In merging institutions, leaders also need to strive to create a clearly structured culture. Institutions should start this process prior to closing the deal so that cultural integration can begin. This effort needs to begin at the top, actively include faculty and staff, and cover both organizations that will merge. This can be accomplished through:

  • Finding ways to hard-wire and support change. At the top of the list is aligning the top leader around the planned cultural direction so they can model what is expected. In addition, a fact-based and common language needs to be created while at the same time the leaders need to gain insight into existing cultures by recognizing similarities, differences where friction can happen and joint opportunities. It’s also important to measure cultural integration during and after the integration through tracking metrics on retention, productivity and employee satisfaction.
  • Diagnosing how the work gets done. By understanding the current workflow at each institution –as well as the ideal workflow at a common institution—processes can be put into place so that the merger allows a seamless integration of these workflows.
  • Setting priorities of what needs to happen first. Set the cultural direction early and use it to support the deal’s goals. Focus on the cultural elements that drive economic value and tailor an approach that integrates them. Deliver a clear and coherent program that is woven into normal integration activities, including the realization that true behavioral change requires both rational and emotional intervention throughout the system. Cultural programs need to be woven into all integration initiatives and leaders need to hard-wire the desired culture into the new institution’s operating model.

Mergers are increasingly going to be a part of higher education’s landscape based on the nation’s rapidly changing demographics and economics. However, in order to succeed, these agreements need to be done in a manner that is well thought-out, i.e., with great attention to due diligence prior to the moving forward, and meticulous attention to detail / project management leading up to and during the actual event.
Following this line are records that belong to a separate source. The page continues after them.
**src/rtl/core/ppfp_pkg.sv**
```systemverilog
package ppfp_pkg;

  localparam int unsigned PALETTE_ENTRIES = 256;
  localparam int unsigned PAL_IDX_W       = (PALETTE_ENTRIES > 1) ? $clog2(PALETTE_ENTRIES) : 1;

  localparam int unsigned CFG_IDX_W  = 3;
  localparam int unsigned CFG_DATA_W = 32;
  localparam int unsigned ADDR_W     = 28;

  // Register indexes on the configuration port
  localparam logic [CFG_IDX_W-1:0] CfgRedMask   = 3'd0;
  localparam logic [CFG_IDX_W-1:0] CfgGreenMask = 3'd1;
  localparam logic [CFG_IDX_W-1:0] CfgBlueMask  = 3'd2;
  localparam logic [CFG_IDX_W-1:0] CfgAlphaMask = 3'd3;
  localparam logic [CFG_IDX_W-1:0] CfgWide      = 3'd4;
  localparam logic [CFG_IDX_W-1:0] CfgPaletted  = 3'd5;
  localparam logic [CFG_IDX_W-1:0] CfgPitch     = 3'd6;

  // Byte count codes
  localparam logic [1:0] Count1Byte = 2'd0;
  localparam logic [1:0] Count2Byte = 2'd1;
  localparam logic [1:0] Count4Byte = 2'd2;

  // Input function codes
  localparam logic FuncLoad  = 1'b0;
  localparam logic FuncPixel = 1'b1;

  typedef struct packed {
    logic [31:0] mask;
    logic [4:0]  shift;
  } chan_cfg_t;

  typedef struct packed {
    chan_cfg_t   red;
    chan_cfg_t   green;
    chan_cfg_t   blue;
    chan_cfg_t   alpha;
    logic        wide;
    logic        paletted;
    logic [15:0] pitch;
  } fmt_cfg_t;

  typedef struct packed {
    logic [7:0]  entry;
    logic [7:0]  alpha;
    logic [11:0] pos_x;
    logic [11:0] pos_y;
    logic        in_range;
  } pix_req_t;

endpackage

```
**src/rtl/core/ppfp_cfg.sv**
```systemverilog
module ppfp_cfg (
  input  logic                                 clk_i,
  input  logic                                 rst_ni,
  input  logic                                 cfg_we_i,
  input  logic [ppfp_pkg::CFG_IDX_W-1:0]       cfg_idx_i,
  input  logic [ppfp_pkg::CFG_DATA_W-1:0]      cfg_wdata_i,
  output ppfp_pkg::fmt_cfg_t                   cfg_o
);
  import ppfp_pkg::*;

  // Leading zero count by halving; a zero mask gives a don't-care shift.
  function automatic logic [4:0] lzc32(input logic [31:0] v);
    logic [31:0] w;
    logic [4:0]  n;
    w = v;
    n = '0;
    if (w[31:16] == '0) begin n[4] = 1'b1; w = {w[15:0], 16'b0}; end
    if (w[31:24] == '0) begin n[3] = 1'b1; w = {w[23:0], 8'b0}; end
    if (w[31:28] == '0) begin n[2] = 1'b1; w = {w[27:0], 4'b0}; end
    if (w[31:30] == '0) begin n[1] = 1'b1; w = {w[29:0], 2'b0}; end
    if (w[31] == 1'b0) begin n[0] = 1'b1; end
    return n;
  endfunction

  fmt_cfg_t  cfg_q, cfg_d;
  chan_cfg_t wr_chan;

  assign wr_chan.mask  = cfg_wdata_i;
  assign wr_chan.shift = lzc32(cfg_wdata_i);

  always_comb begin
    cfg_d = cfg_q;
    if (cfg_we_i) begin
      case (cfg_idx_i)
        CfgRedMask:   cfg_d.red      = wr_chan;
        CfgGreenMask: cfg_d.green    = wr_chan;
        CfgBlueMask:  cfg_d.blue     = wr_chan;
        CfgAlphaMask: cfg_d.alpha    = wr_chan;
        CfgWide:      cfg_d.wide     = cfg_wdata_i[0];
        CfgPaletted:  cfg_d.paletted = cfg_wdata_i[0];
        CfgPitch:     cfg_d.pitch    = cfg_wdata_i[15:0];
        default:      cfg_d = cfg_q;
      endcase
    end
  end

  always_ff @(posedge clk_i or negedge rst_ni) begin
    if (!rst_ni) begin
      cfg_q <= '0;
    end else begin
      cfg_q <= cfg_d;
    end
  end

  assign cfg_o = cfg_q;

endmodule

```
**config.mk**
```make
export PLATFORM = sky130hd
export DESIGN_NAME = ppfp_cfg
export DESIGN_NICKNAME = d
export VERILOG_FILES = /design/src/rtl/core/ppfp_pkg.sv /design/src/rtl/core/ppfp_cfg.sv
export SDC_FILE = /design/constraint.sdc
export NUM_CORES = 1
export LEC_CHECK = 0
export BUFFER_PORTS_ARGS = -buffer_cell sky130_fd_sc_hd__buf_4
export CORE_UTILIZATION = 46
export CTS_CLUSTER_SIZE = 14
export DETAILED_ROUTE_END_ITERATION = 8
export PLACE_DENSITY_LB_ADDON = 0.1
export RECOVER_POWER = 50
export SLEW_MARGIN = 25
export SYNTH_ARGS = -nofsm -noshare
export SYNTH_HDL_FRONTEND = slang
export SYNTH_SLANG_ARGS = --single-unit
```
**constraint.sdc**
```tcl
create_clock -name clk_i -period 0.8 [get_ports clk_i]
set_clock_uncertainty 0.1 [all_clocks]
set_input_delay 0.24 -clock clk_i [delete_from_list [all_inputs] [get_ports clk_i]]
set_output_delay 0.24 -clock clk_i [all_outputs]
set_load 0.01 [all_outputs]
```
==> insert_results.sql, run 1 <==
INSERT INTO impl_metrics (metric_group, metric, value, unit) VALUES
('floorplanning', 'top_level_ports', '204', ''),
('floorplanning', 'die_h', '122', 'um'),
('placement', 'placement.io_buffers', '203', ''),
('logic_synthesis', 'synth_seq_area_share', '63.0', '%'),
('status', 'tool.error', '[ERROR DPL-0038] Utilization greater than 100%, impossible to legalize', ''),
('clock_tree', 'cts_max_level', '4', ''),
('clock_tree', 'cts_inserted_buffers', '17', ''),
('clock_tree', 'cts_num_sinks', '166', ''),
('logic_synthesis', 'asyncSetResetFlopFracSynth', '100', '%'),
('logic_synthesis', 'netlist_top_cells_count', '312 x nand2_1, 166 x dfrtp_1, 50 x mux2_2', ''),
('placement', 'place.gp.congestion', '0.877', ''),
('logic_synthesis', 'syn_area_per_cell', '10.4', 'sq um'),
('floorplanning', 'die_w', '122', 'um'),
('logic_synthesis', 'synth_top_cells_by_area', 'dfrtp_1 63%, nand2_1 18%, mux2_2 8.5%, clkbuf_1 1.5%, o21ai_0 0.99%', ''),
('logic_synthesis', 'synth.ff_latch_count', '166', ''),
('clock_tree', 'clock_tree.buffer_depth', '2', ''),
('placement', 'postPlaceCellArea', '0.00936', 'sq mm'),
('logic_synthesis', 'synth_edf_count', '0', ''),
('logic_synthesis', 'synth_flop_cell', 'dfrtp_1', ''),
('logic_synthesis', 'yosys_warns', '0', ''),
('placement', 'post-place-ws', '-1.85', 'ns'),
('status', 'result_of_the_run', 'aborted with a tool error', ''),
('sta', 'worst-endpoint-pin-kind', 'register input', ''),
('logic_synthesis', 'yosys_top_cell_by_area', 'dfrtp_1', ''),
('logic_synthesis', 'synthesis.instances', '636', ''),
('logic_synthesis', 'synth_nets', '674', ''),
('logic_synthesis', 'netlist-cell-type-count', '36', ''),
('grt', 'grt_start_max_net_pins', '38', ''),
('logic_synthesis', 'synthMostInstantiatedCell', 'nand2_1', ''),
('clock_tree', 'clock-root-buffer', 'clkbuf_16', ''),
('logic_synthesis', 'yosysTopAreaCellShare', '63.0', '%'),
('floorplanning', 'initial_core_util', '47.3', '%'),
('logic_synthesis', 'netlist_area', '0.00660', 'sq mm'),
('floorplanning', 'placement_rows', '43', ''),
('status', 'flow.stopped_at', 'global routing (5_1_grt)', ''),
('sta', 'repair-timing-grt-worst-ep', 'cfg_o[56]$_DFFE_PN0P_/D', ''),
('placement', 'hpwlAfterDp', '15.4', 'mm');
===== src/design/bpid_pkg.sv =====
`timescale 1ns / 1ps
`default_nettype none
package bpid_pkg;
  localparam int NumRegs = 7;
  localparam int CfgIdxW = 3;
  localparam int DutyMaxDefault = 65535;
  localparam int ProdW = 50;
  localparam int BlendW = 54;
  localparam logic [CfgIdxW-1:0] RegAngleKp = 3'd0;
  localparam logic [CfgIdxW-1:0] RegAngleKi = 3'd1;
  localparam logic [CfgIdxW-1:0] RegAngleKd = 3'd2;
  localparam logic [CfgIdxW-1:0] RegSpeedKp = 3'd3;
  localparam logic [CfgIdxW-1:0] RegSpeedKi = 3'd4;
  localparam logic [CfgIdxW-1:0] RegAngleLim = 3'd5;
  localparam logic [CfgIdxW-1:0] RegSpeedLim = 3'd6;

  typedef struct packed {
    logic start;
    logic signed [15:0] gain;
    logic signed [33:0] mcand;
  } mul_req_t;
endpackage
`default_nettype wire


===== src/design/bpid_serial_mul.sv =====
`timescale 1ns / 1ps
`default_nettype none
module bpid_serial_mul (
  input  wire logic                          clk,
  input  wire logic                          rst_n,
  input  wire bpid_pkg::mul_req_t            req,
  output logic                               done,
  output logic signed [bpid_pkg::ProdW-1:0]  prod
);
  import bpid_pkg::*;

  logic [15:0]              gain_r, gain_nxt;
  logic signed [ProdW-1:0]  acc_r, acc_nxt;
  logic signed [ProdW-1:0]  mc_r, mc_nxt;
  logic [4:0]               cnt_r, cnt_nxt;
  logic                     busy_r, busy_nxt;
  logic                     done_r, done_nxt;

  always_comb begin
    gain_nxt = gain_r;
    acc_nxt  = acc_r;
    mc_nxt   = mc_r;
    cnt_nxt  = cnt_r;
    busy_nxt = busy_r;
    done_nxt = 1'b0;
    if (req.start) begin
      gain_nxt = req.gain;
      mc_nxt   = ProdW'(req.mcand);
      acc_nxt  = '0;
      cnt_nxt  = '0;
      busy_nxt = 1'b1;
    end else if (busy_r) begin
      if (gain_r[0]) begin
        if (cnt_r == 5'd15) acc_nxt = acc_r - mc_r;
        else acc_nxt = acc_r + mc_r;
      end
      mc_nxt   = mc_r <<< 1;
      gain_nxt = gain_r >> 1;
      cnt_nxt  = cnt_r + 5'd1;
      if (cnt_r == 5'd15) begin
        busy_nxt = 1'b0;
        done_nxt = 1'b1;
      end
    end
  end

  always_ff @(posedge clk) begin
    if (!rst_n) begin
      busy_r <= 1'b0;
      done_r <= 1'b0;
      cnt_r  <= '0;
    end else begin
      busy_r <= busy_nxt;
      done_r <= done_nxt;
      cnt_r  <= cnt_nxt;
    end
    gain_r <= gain_nxt;
    acc_r  <= acc_nxt;
    mc_r   <= mc_nxt;
  end

  assign done = done_r;
  assign prod = acc_r;

  a_done_pulse: assert property (@(posedge clk) disable iff (!rst_n) done_r |=> !done_r)
    else $error("done held");
  a_busy_done: assert property (@(posedge clk) disable iff (!rst_n) done_r |-> !busy_r)
    else $error("done while busy");
  a_cnt_idle: assert property (@(posedge clk) disable iff (!rst_n)
    !busy_r |=> !busy_r || $past(req.start))
    else $error("spurious start");
endmodule
`default_nettype wire


===== src/design/bpid_serial_div.sv =====
`timescale 1ns / 1ps
`default_nettype none
module bpid_serial_div (
  input  wire logic                          clk,
  input  wire logic                          rst_n,
  input  wire logic                          start,
  input  wire logic [bpid_pkg::BlendW-1:0]   dividend,
  output logic                               done,
  output logic [bpid_pkg::BlendW-1:0]        quot
);
  import bpid_pkg::*;

  localparam logic [10:0] Divisor = 11'd1280;

  logic [BlendW-1:0] q_r, q_nxt;
  logic [10:0]       rem_r, rem_nxt;
  logic [5:0]        cnt_r, cnt_nxt;
  logic              busy_r, busy_nxt;
  logic              done_r, done_nxt;
  logic [11:0]       trial;

  always_comb begin
    q_nxt    = q_r;
    rem_nxt  = rem_r;
    cnt_nxt  = cnt_r;
    busy_nxt = busy_r;
    done_nxt = 1'b0;
    trial    = {rem_r, q_r[BlendW-1]};
    if (start) begin
      q_nxt    = dividend;
      rem_nxt  = '0;
      cnt_nxt  = '0;
      busy_nxt = 1'b1;
    end else if (busy_r) begin
      if (trial >= {1'b0, Divisor}) begin
        rem_nxt = 11'(trial - {1'b0, Divisor});
        q_nxt   = {q_r[BlendW-2:0], 1'b1};
      end else begin
        rem_nxt = trial[10:0];
        q_nxt   = {q_r[BlendW-2:0], 1'b0};
      end
      cnt_nxt = cnt_r + 6'd1;
      if (cnt_r == 6'(BlendW - 1)) begin
        busy_nxt = 1'b0;
        done_nxt = 1'b1;
      end
    end
  end

  always_ff @(posedge clk) begin
    if (!rst_n) begin
      busy_r <= 1'b0;
      done_r <= 1'b0;
      cnt_r  <= '0;
    end else begin
      busy_r <= busy_nxt;
      done_r <= done_nxt;
      cnt_r  <= cnt_nxt;
    end
    q_r   <= q_nxt;
    rem_r <= rem_nxt;
  end

  assign done = done_r;
  assign quot = q_r;

  a_done_pulse: assert property (@(posedge clk) disable iff (!rst_n) done_r |=> !done_r)
    else $error("done held");
  a_rem_bound: assert property (@(posedge clk) disable iff (!rst_n) busy_r |-> rem_r < Divisor)
    else $error("remainder out of range");
  a_done_idle: assert property (@(posedge clk) disable iff (!rst_n) done_r |-> !busy_r)
    else $error("done while busy");
endmodule
`default_nettype wire


===== src/design/blended_pid_pi_motor_controller_core.sv =====
// Blended angle PID / speed PI duty controller.
// Input channel in_*: one transaction per sample; in_tdata packs angle_meas,
// first_angle_target, second_angle_target, speed_meas, speed_goal (16 bits
// each, lowest first). Output channel out_*: one transaction per sample with
// duty, angle_error, speed_error, first_settled, stop_motor.
// Gains and settle limits are to be written on cfg_* while the block is idle;
// the user must keep to this, as the block itself does not enforce it. Each
// update runs five products on one bit-serial 16-step multiplier and then a
// radix-2 divide by 1280. The result is written after the last update (the
// second one when it runs), and the next sample is taken after that. One
// sample is processed at a time.
// The result sits in an output register; a new sample is accepted while it
// waits, and processing stalls before writing the next result until the
// receiver takes the old one.
// Reset clears gains and limits to defaults and the controller state to zero.
`timescale 1ns / 1ps
`default_nettype none
module blended_pid_pi_motor_controller_core #(
  parameter int DUTY_MAX = bpid_pkg::DutyMaxDefault
) (
  input  wire logic                           clk,
  input  wire logic                           rst_n,
  input  wire logic                           in_tvalid,
  output logic                                in_tready,
  // angle_meas, first_angle_target, second_angle_target, speed_meas, speed_goal
  input  wire logic [79:0]                    in_tdata,
  output logic                                out_tvalid,
  input  wire logic                           out_tready,
  // duty, angle_error, speed_error, first_settled, stop_motor, zero fill
  output logic [55:0]                         out_tdata,
  input  wire logic                           cfg_we,
  input  wire logic [bpid_pkg::CfgIdxW-1:0]   cfg_index,
  input  wire logic [15:0]                    cfg_wdata
);
  import bpid_pkg::*;

  typedef enum logic [8:0] {
    S_IDLE  = 9'b000000001,
    S_ERR   = 9'b000000010,
    S_MUL   = 9'b000000100,
    S_MWAIT = 9'b000001000,
    S_BLEND = 9'b000010000,
    S_DIV   = 9'b000100000,
    S_DWAIT = 9'b001000000,
    S_CHECK = 9'b010000000,
    S_OUT   = 9'b100000000
  } state_t;

  localparam logic signed [33:0] S32Max = 34'sd2147483647;
  localparam logic signed [33:0] S32Min = -34'sd2147483648;

  state_t state_r, state_nxt;
  logic signed [15:0] kp_a_r, ki_a_r, kd_a_r, kp_s_r, ki_s_r, lim_a_r, lim_s_r;
  logic [79:0] smp_r, smp_nxt;
  logic signed [31:0] integ_r, integ_nxt, accum_r, accum_nxt;
  logic signed [16:0] pea_r, pea_nxt, pes_r, pes_nxt;
  logic signed [16:0] ea_r, ea_nxt, es_r, es_nxt;
  logic signed [ProdW-1:0] pid_r, pid_nxt, pi_r, pi_nxt;
  logic [2:0] op_r, op_nxt;
  logic second_r, second_nxt, first_r, first_nxt, stop_r, stop_nxt;
  logic [15:0] duty_r, duty_nxt;
  logic [BlendW-1:0] blend_r, blend_nxt;
  logic [55:0] obuf_r, obuf_nxt;
  logic ovalid_r, ovalid_nxt;

  mul_req_t mreq;
  logic mdone, dstart, ddone;
  logic signed [ProdW-1:0] mprod;
  logic [BlendW-1:0] dquot;
  logic signed [16:0] tgt;
  logic signed [33:0] isum, asum;
  logic settled;
  logic in_acc;

  bpid_serial_mul u_mul (.clk, .rst_n, .req(mreq), .done(mdone), .prod(mprod));
  bpid_serial_div u_div (.clk, .rst_n, .start(dstart), .dividend(blend_r),
                         .done(ddone), .quot(dquot));

  assign in_tready = state_r == S_IDLE;
  assign in_acc = in_tvalid && in_tready;
  assign tgt = second_r ? 17'(signed'(smp_r[47:32])) : 17'(signed'(smp_r[31:16]));
  assign isum = 34'(integ_r) + 34'(ea_r);
  assign asum = 34'(accum_r) + 34'(signed'(pi_r[33:0]));
  assign settled = (ea_r < 17'(lim_a_r)) && (es_r < 17'(lim_s_r));

  always_comb begin
    mreq.start = 1'b0;
    mreq.gain  = kp_a_r;
    mreq.mcand = 34'(ea_r);
    case (op_r)
      3'd0: begin mreq.gain = kp_a_r; mreq.mcand = 34'(ea_r); end
      3'd1: begin mreq.gain = ki_a_r; mreq.mcand = 34'(integ_r); end
      3'd2: begin mreq.gain = kd_a_r; mreq.mcand = 34'(ea_r) - 34'(pea_r); end
      3'd3: begin mreq.gain = kp_s_r; mreq.mcand = 34'(es_r) - 34'(pes_r); end
      default: begin mreq.gain = ki_s_r; mreq.mcand = 34'(es_r); end
    endcase
    mreq.start = state_r == S_MUL;
  end

  always_comb begin
    state_nxt = state_r;
    smp_nxt = smp_r; integ_nxt = integ_r; accum_nxt = accum_r;
    pea_nxt = pea_r; pes_nxt = pes_r; ea_nxt = ea_r; es_nxt = es_r;
    pid_nxt = pid_r; pi_nxt = pi_r; op_nxt = op_r;
    second_nxt = second_r; first_nxt = first_r; stop_nxt = stop_r;
    duty_nxt = duty_r; blend_nxt = blend_r;
    obuf_nxt = obuf_r; ovalid_nxt = ovalid_r;
    dstart = 1'b0;
    if (out_tvalid && out_tready) ovalid_nxt = 1'b0;
    case (state_r)
      S_IDLE: if (in_acc) begin
        smp_nxt = in_tdata;
        second_nxt = 1'b0; first_nxt = 1'b0; stop_nxt = 1'b0;
        state_nxt = S_ERR;
      end
      S_ERR: begin
        ea_nxt = 17'(signed'(smp_r[15:0])) - tgt;
        es_nxt = 17'(signed'(smp_r[63:48])) - 17'(signed'(smp_r[79:64]));
        pid_nxt = '0; pi_nxt = '0; op_nxt = 3'd0;
        state_nxt = S_MUL;
      end
      S_MUL: begin
        if (op_r == 3'd0) begin
          if (isum > S32Max) integ_nxt = S32Max[31:0];
          else if (isum < S32Min) integ_nxt = S32Min[31:0];
          else integ_nxt = isum[31:0];
        end
        state_nxt = S_MWAIT;
      end
      S_MWAIT: if (mdone) begin
        if (op_r <= 3'd2) pid_nxt = pid_r + mprod;
        else pi_nxt = pi_r + mprod;
        if (op_r == 3'd4) state_nxt = S_BLEND;
        else begin op_nxt = op_r + 3'd1; state_nxt = S_MUL; end
      end
      S_BLEND: begin
        if (asum > S32Max) accum_nxt = S32Max[31:0];
        else if (asum < S32Min) accum_nxt = S32Min[31:0];
        else accum_nxt = asum[31:0];
        pea_nxt = ea_r; pes_nxt = es_r;
        blend_nxt = BlendW'(3 * BlendW'(pid_r)) + BlendW'(signed'({accum_nxt, 1'b0}));
        state_nxt = S_DIV;
      end
      S_DIV: begin
        dstart = 1'b1;
        state_nxt = S_DWAIT;
      end
      S_DWAIT: if (ddone) begin
        if (blend_r[BlendW-1] || blend_r == '0) duty_nxt = '0;
        else if (dquot > BlendW'(DUTY_MAX)) duty_nxt = 16'(DUTY_MAX);
        else duty_nxt = dquot[15:0];
        state_nxt = S_CHECK;
      end
      S_CHECK: begin
        if (settled && !second_r) begin
          first_nxt = 1'b1; second_nxt = 1'b1; state_nxt = S_ERR;
        end else begin
          if (settled) begin stop_nxt = 1'b1; duty_nxt = '0; end
          state_nxt = S_OUT;
        end
      end
      S_OUT: if (!ovalid_nxt) begin
        obuf_nxt = {4'd0, stop_r, first_r, es_r, ea_r, duty_r};
        ovalid_nxt = 1'b1;
        state_nxt = S_IDLE;
      end
      default: state_nxt = S_IDLE;
    endcase
  end

  always_ff @(posedge clk) begin
    if (!rst_n) begin
      state_r <= S_IDLE;
      ovalid_r <= 1'b0;
      kp_a_r <= 16'sd256; ki_a_r <= '0; kd_a_r <= '0;
      kp_s_r <= 16'sd256; ki_s_r <= '0; lim_a_r <= 16'sd2; lim_s_r <= 16'sd78;
      integ_r <= '0; accum_r <= '0; pea_r <= '0; pes_r <= '0;
    end else begin
      state_r <= state_nxt;
      ovalid_r <= ovalid_nxt;
      integ_r <= integ_nxt; accum_r <= accum_nxt;
      pea_r <= pea_nxt; pes_r <= pes_nxt;
      if (cfg_we) begin
        case (cfg_index)
          RegAngleKp:  kp_a_r <= cfg_wdata;
          RegAngleKi:  ki_a_r <= cfg_wdata;
          RegAngleKd:  kd_a_r <= cfg_wdata;
          RegSpeedKp:  kp_s_r <= cfg_wdata;
          RegSpeedKi:  ki_s_r <= cfg_wdata;
          RegAngleLim: lim_a_r <= cfg_wdata;
          RegSpeedLim: lim_s_r <= cfg_wdata;
          default: ;
        endcase
      end
    end
    smp_r <= smp_nxt; ea_r <= ea_nxt; es_r <= es_nxt;
    pid_r <= pid_nxt; pi_r <= pi_nxt; op_r <= op_nxt;
    second_r <= second_nxt; first_r <= first_nxt; stop_r <= stop_nxt;
    duty_r <= duty_nxt; blend_r <= blend_nxt; obuf_r <= obuf_nxt;
  end

  assign out_tvalid = ovalid_r;
  assign out_tdata = obuf_r;

  a_stop_first: assert property (@(posedge clk) disable iff (!rst_n)
    out_tvalid |-> !out_tdata[51] || out_tdata[50])
    else $error("stop without first settle");
  a_stop_duty: assert property (@(posedge clk) disable iff (!rst_n)
    out_tvalid && out_tdata[51] |-> out_tdata[15:0] == '0)
    else $error("duty nonzero on stop");
  a_hold: assert property (@(posedge clk) disable iff (!rst_n)
    out_tvalid && !out_tready |=> out_tvalid && $stable(out_tdata))
    else $error("result dropped");
endmodule
`default_nettype wire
The leaders of these institutions need to be at the top of their game – they must forge an agreement and then lead the integration of the institutions’ programs, faculty/staff and students in a way that leads to transformational change for the new entity.

A merger’s success requires focused analysis, outside assistance, patience and a commitment to creating a shared culture. The process also needs to include faculty and employee involvement, consistent and honest communication, a flexible but well-thought-out timetable, and an evaluation of the work of the institutions that will be merged.

When done right, mergers can help institutions extend their reach so they are positioned to not just survive, but to thrive in today’s turbulent environment.